<file path="src/rtl/serial_transmitter.sv">
`default_nettype none
// ==========================================================================
// serial_transmitter -- LSB-first parallel-to-serial stage with a one-entry
// holding buffer.                                              Revision: 1.0
// ==========================================================================
module serial_transmitter #(
  parameter int BAUD_PERIOD = 10,
  parameter int DATA_WIDTH  = 8,
  parameter int GAP_BITS    = 1
) (
  input  logic                  clk,
  input  logic                  reset,
  input  logic [DATA_WIDTH-1:0] tx_data,
  input  logic                  tx_valid,
  output logic                  tx_ready,
  output logic                  serial_out,
  output logic                  tx_enable,
  output logic                  tx_busy,
  output logic                  tx_done
);

  localparam int C_GAP_CYCLES = GAP_BITS * BAUD_PERIOD;
  localparam int CNT_W = (C_GAP_CYCLES > 1) ? $clog2(C_GAP_CYCLES) : 1;
  localparam int IDX_W = (DATA_WIDTH > 1) ? $clog2(DATA_WIDTH) : 1;

  localparam logic [CNT_W-1:0] C_BAUD_LAST = CNT_W'(BAUD_PERIOD - 1);
  localparam logic [CNT_W-1:0] C_GAP_LAST  = CNT_W'(C_GAP_CYCLES - 1);
  localparam logic [IDX_W-1:0] C_IDX_LAST  = IDX_W'(DATA_WIDTH - 1);

  localparam logic [1:0] S_IDLE  = 2'd0;
  localparam logic [1:0] S_SHIFT = 2'd1;
  localparam logic [1:0] S_GAP   = 2'd2;

  logic [1:0]            state_q, state_d;
  logic [DATA_WIDTH-1:0] buf_q, buf_d;
  logic                  buf_full_q, buf_full_d;
  logic [DATA_WIDTH-1:0] shift_reg_q, shift_reg_d;
  logic [CNT_W-1:0]      baud_cnt_q, baud_cnt_d;
  logic [IDX_W-1:0]      bit_idx_q, bit_idx_d;
  logic                  serial_out_q, serial_out_d;
  logic                  tx_enable_q, tx_enable_d;
  logic                  tx_busy_q, tx_busy_d;
  logic                  tx_done_q, tx_done_d;

  logic                  w_load;
  logic                  w_shift;
  logic                  w_frame_end;
  logic [DATA_WIDTH-1:0] w_shifted;

  assign w_shifted = shift_reg_q >> 1;

  always_ff @(posedge clk or negedge reset) begin
    if (!reset) begin
      state_q <= S_IDLE;
    end else begin
      state_q <= state_d;
    end
  end

  always_comb begin
    state_d     = state_q;
    w_load      = 1'b0;
    w_shift     = 1'b0;
    w_frame_end = 1'b0;
    case (state_q)
      S_IDLE: begin
        if (buf_full_q) begin
          w_load  = 1'b1;
          state_d = S_SHIFT;
        end
      end
      S_SHIFT: begin
        if (baud_cnt_q == C_BAUD_LAST) begin
          if (bit_idx_q == C_IDX_LAST) begin
            w_frame_end = 1'b1;
            state_d     = S_GAP;
          end else begin
            w_shift = 1'b1;
          end
        end
      end
      S_GAP: begin
        if (baud_cnt_q == C_GAP_LAST) begin
          if (buf_full_q) begin
            w_load  = 1'b1;
            state_d = S_SHIFT;
          end else begin
            state_d = S_IDLE;
          end
        end
      end
      default: state_d = S_IDLE;
    endcase
  end

  // Load and accept are mutually exclusive: a load needs a full buffer,
  // an accept needs an empty one.
  always_comb begin
    buf_d       = buf_q;
    buf_full_d  = buf_full_q;
    shift_reg_d = shift_reg_q;
    baud_cnt_d  = baud_cnt_q;
    bit_idx_d   = bit_idx_q;

    if (w_load) begin
      shift_reg_d = buf_q;
      buf_full_d  = 1'b0;
      bit_idx_d   = '0;
    end else if (tx_valid && !buf_full_q) begin
      buf_d      = tx_data;
      buf_full_d = 1'b1;
    end

    if (w_shift) begin
      shift_reg_d = w_shifted;
      bit_idx_d   = bit_idx_q + IDX_W'(1);
    end

    // Any state change or bit boundary restarts the count, so it never wraps.
    if (w_shift || (state_d != state_q)) begin
      baud_cnt_d = '0;
    end else if (state_q != S_IDLE) begin
      baud_cnt_d = baud_cnt_q + CNT_W'(1);
    end
  end

  always_comb begin
    serial_out_d = serial_out_q;
    tx_enable_d  = tx_enable_q;
    tx_done_d    = 1'b0;
    if (w_load) begin
      serial_out_d = buf_q[0];
      tx_enable_d  = 1'b1;
    end else if (w_shift) begin
      serial_out_d = w_shifted[0];
    end else if (w_frame_end) begin
      serial_out_d = 1'b1;
      tx_enable_d  = 1'b0;
      tx_done_d    = 1'b1;
    end
    tx_busy_d = (state_d != S_IDLE) || buf_full_d;
  end

  always_ff @(posedge clk or negedge reset) begin
    if (!reset) begin
      buf_q        <= '0;
      buf_full_q   <= 1'b0;
      shift_reg_q  <= '0;
      baud_cnt_q   <= '0;
      bit_idx_q    <= '0;
      serial_out_q <= 1'b1;
      tx_enable_q  <= 1'b0;
      tx_busy_q    <= 1'b0;
      tx_done_q    <= 1'b0;
    end else begin
      buf_q        <= buf_d;
      buf_full_q   <= buf_full_d;
      shift_reg_q  <= shift_reg_d;
      baud_cnt_q   <= baud_cnt_d;
      bit_idx_q    <= bit_idx_d;
      serial_out_q <= serial_out_d;
      tx_enable_q  <= tx_enable_d;
      tx_busy_q    <= tx_busy_d;
      tx_done_q    <= tx_done_d;
    end
  end

  assign tx_ready   = !buf_full_q;
  assign serial_out = serial_out_q;
  assign tx_enable  = tx_enable_q;
  assign tx_busy    = tx_busy_q;
  assign tx_done    = tx_done_q;

endmodule
`default_nettype wire

</file>
<file path="config.mk">
export PLATFORM = sky130hd
export DESIGN_NAME = serial_transmitter
export DESIGN_NICKNAME = d
export VERILOG_FILES = /design/src/rtl/serial_transmitter.sv
export SDC_FILE = /design/constraint.sdc
export NUM_CORES = 1
export LEC_CHECK = 0
export ABC_AREA = 1
export ABC_CLOCK_PERIOD_IN_PS = 1800
export BUFFER_PORTS_ARGS = -buffer_cell sky130_fd_sc_hd__buf_2
export CAP_MARGIN = 20
export CELL_PAD_IN_SITES_DETAIL_PLACEMENT = 1
export CELL_PAD_IN_SITES_GLOBAL_PLACEMENT = 1
export CORE_MARGIN = 2
export CORE_UTILIZATION = 44
export DETAILED_ROUTE_END_ITERATION = 6
export GPL_TIMING_DRIVEN = 0
export PLACE_DENSITY_LB_ADDON = 0.1
export SLEW_MARGIN = 40
export SYNTH_ARGS = -nofsm -noshare
export SYNTH_HDL_FRONTEND = slang
export SYNTH_SLANG_ARGS = --single-unit
</file>
<file path="constraint.sdc">
create_clock -name clk -period 1.8 [get_ports clk]
set_input_delay 0.18 -clock clk [delete_from_list [all_inputs] [get_ports clk]]
set_output_delay 0.18 -clock clk [all_outputs]
set_load 0.02 [all_outputs]
</file>
==> out/results.ini <==
[floorplan]
rows=20
initial_core_util_pct=45.3
pin_count=16
die_h_um=59.4
die_area_um2=3530
die_w_um=59.4
design.core.area_um2=2980

[power_and_ir_drop]
leakagePower_nw=0.775
powerDensity_nw_per_um2=1520
peakVddDrop_uv=634

[min_path]
hold_path_startpoint=tx_data[5]
hold_class=input port to register

[outcome]
outcome=finished, final reports clean

[setup_path]
endpoint_kind=register
worst_ep_arrival_time_ps=1820
reg2reg_from=bit_idx_q[0]
path_cells=ha_1 -> ha_1 -> nor2_4 -> nand2_4 -> nand2_4 -> buf_8 -> nor2_2 -> a31oi_1
r2r_slack_ps=230
startpoint=bit_idx_q[0]
cpPeakStageDelay_ps=410
worstPathRequired_ps=2040
critPathLaunchType=register
crit_type=register to register
cp_max_fo=10
crit_path_top_delay_cell=dfrtp_1

[sta]
worstMarginPinSlew_ps=630
hold_violations=0
rsz0062_at_grt=no
finalCriticalPeriod_ps=1570
hold_slack_ps=76.1
maxSlewViolCount=0
setup_viol=0
timing.final.crit_share_pct=87.5
skew_ps=6.32
max_freq_ghz=0.635
setup_tns_ps=0
maxSlewHeadroom_pct=58.0

[detailed_routing]
drt_iter0_drc=36
wl_per_cell_um=14.0
viasPerCell=5.09
antenna_left=0
via_count=978
routed_wl_um=2680
drc=0
firstDrtPassIters=4

[logic_synthesis]
synth_top_area_share_pct=51.9
synth_cell_types=25
synth_nets=150
yosysTopAreaCell=dfrtp_1
synth_seq_cells=29
synth.cell_area_um2=1350
yosysWarningCount=0
avgSynthCellArea_um2=10.0
synth_area_leaders=dfrtp_1 52%, nand2_1 7.8%, mux2_2 5.8%
syn_inst=135
yosysSeqAreaShare_pct=53.8

[layout]
n_antenna_cell=0
area_delta_synth_final_pct=15.7
drive_above_1_share_pct=30.2
layout.nets=173
final_cell_mix=28 x nand2_1, 28 x dfrtp_1, 15 x buf_2

[cts]
cts_resized=0
clock_latency_ps=330
cts.clk_slew.worst_paths_ps=90
htreeDepth=2
cts_tree=built
cts_root_buf=clkbuf_4
cts_buffer_depth=2
cts_buffers=5
clock-sinks=29

[placed_design]
place_congestion=0.695
dp_hpwl_um=2050
io_buffers=15

[grt]
antenna_found_initial=0
grt_pass1_wl_um=4830
grt_pass1_vias=1065
track_usage_pct=18.8
gr-total-overflow=0
grt_max_degree=30

[run]
drv_cap=0

synth_stat cells, drive strengths merged:
cell,count
dfstp,1
a31oi,5
nand2,33
a21oi,3
dfrtp,28
inv,14
mux2,7
buf,2
nand3,9
nor2,16
nand4,3
xor2,2
o22ai,1
o21bai,1
o21ai,6
ha,4
routing by layer:
layer	routed length, µm	track usage (%)	part of all wire (%)	vias up
li1	-	-	-	491
met1	1220	22.6	45	467
met3	95	4.80	3.5	5
met5	0	0	0	-
met2	1310	30.9	49	15
met4	57	9.74	2.1	0
sequential cells by signal (all words and copies together) (netlist names):
signal	flops
buf_q	8
shift_reg_q	7
baud_cnt_q	4
bit_idx_q	3
state_q	2
buf_full_q	1
serial_out	1
tx_busy	1
tx_done	1
tx_enable	1
layout make-up:
class | count | area [µm²]
timing repair buffer | 16 | 85.1
clock inverter | 1 | 30.0
clock buffer | 7 | 55.1
sequential | 29 | 727
fill | 354 | 1420
multi-input combinational | 90 | 548
inverter | 14 | 52.6
buffer | 2 | 22.5
tap | 33 | 41.3
cells by family after synthesis:
family | share of synthesized area (%)
buffers and inverters | 5.56
adder cells (fa/ha/maj) | 3.71
multiplexers | 5.84
XOR/XNOR | 1.30
AO/OA/AOI/OAI | 7.14
flip-flops | 53.8
AND/OR/NAND/NOR | 22.6
worst paths after layout:
| check | endpoint | cells after the start |
|---|---|---|
| worst max-delay path | shift_reg_q[5] | 8 |
| worst min-delay path | buf_q[5] | 2 |
| worst max register to register | shift_reg_q[5] | 8 |
| worst min register to register | bit_idx_q[0] | 1 |
| max in group asynchronous | state_q[1] | 2 |
| min in group asynchronous | bit_idx_q[2] | 2 |
stage by stage:
step	util (%)	cell area (µm²)	cells	setup WS (ps)	power (mW)
final	52.4	1560	192	225	2.38
after global routing	52.4	1560	192	51.1	2.59
after CTS	52.4	1560	192	208	2.42
after detailed placement	49.2	1470	183	224	1.86
after global placement	49.2	1470	183	289	1.77
after floorplan	-	1350	135	406	1.64
what timing repair did:
action                    CTS  global route
buffers inserted            0             0
hold endpoints to repair   28             0
hold buffers                1             0
worst max-delay path: cells and delay by family (launching register included):
family	cells	cell delay [ps]
buffers and inverters	1	140
and+or+nand+nor	4	340
AOI/OAI and AO/OA	1	170
DFF	1	410
adders and majority gates	2	430
power breakdown:
part	internal (mW)	switching, mW
Clock	0.331	0.223
Sequential	0.918	0.182
Combinational	0.332	0.390
No activity file was read; power rests on OpenSTA's default activity.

----------

**TASK STATEMENT:** Using the records above, restate word for word the lines from the one with "routed_wl_um=2680" through the one with "layout.nets=173", both included.

**EXERCISE RESULT:**
routed_wl_um=2680
drc=0
firstDrtPassIters=4

[logic_synthesis]
synth_top_area_share_pct=51.9
synth_cell_types=25
synth_nets=150
yosysTopAreaCell=dfrtp_1
synth_seq_cells=29
synth.cell_area_um2=1350
yosysWarningCount=0
avgSynthCellArea_um2=10.0
synth_area_leaders=dfrtp_1 52%, nand2_1 7.8%, mux2_2 5.8%
syn_inst=135
yosysSeqAreaShare_pct=53.8

[layout]
n_antenna_cell=0
area_delta_synth_final_pct=15.7
drive_above_1_share_pct=30.2
layout.nets=173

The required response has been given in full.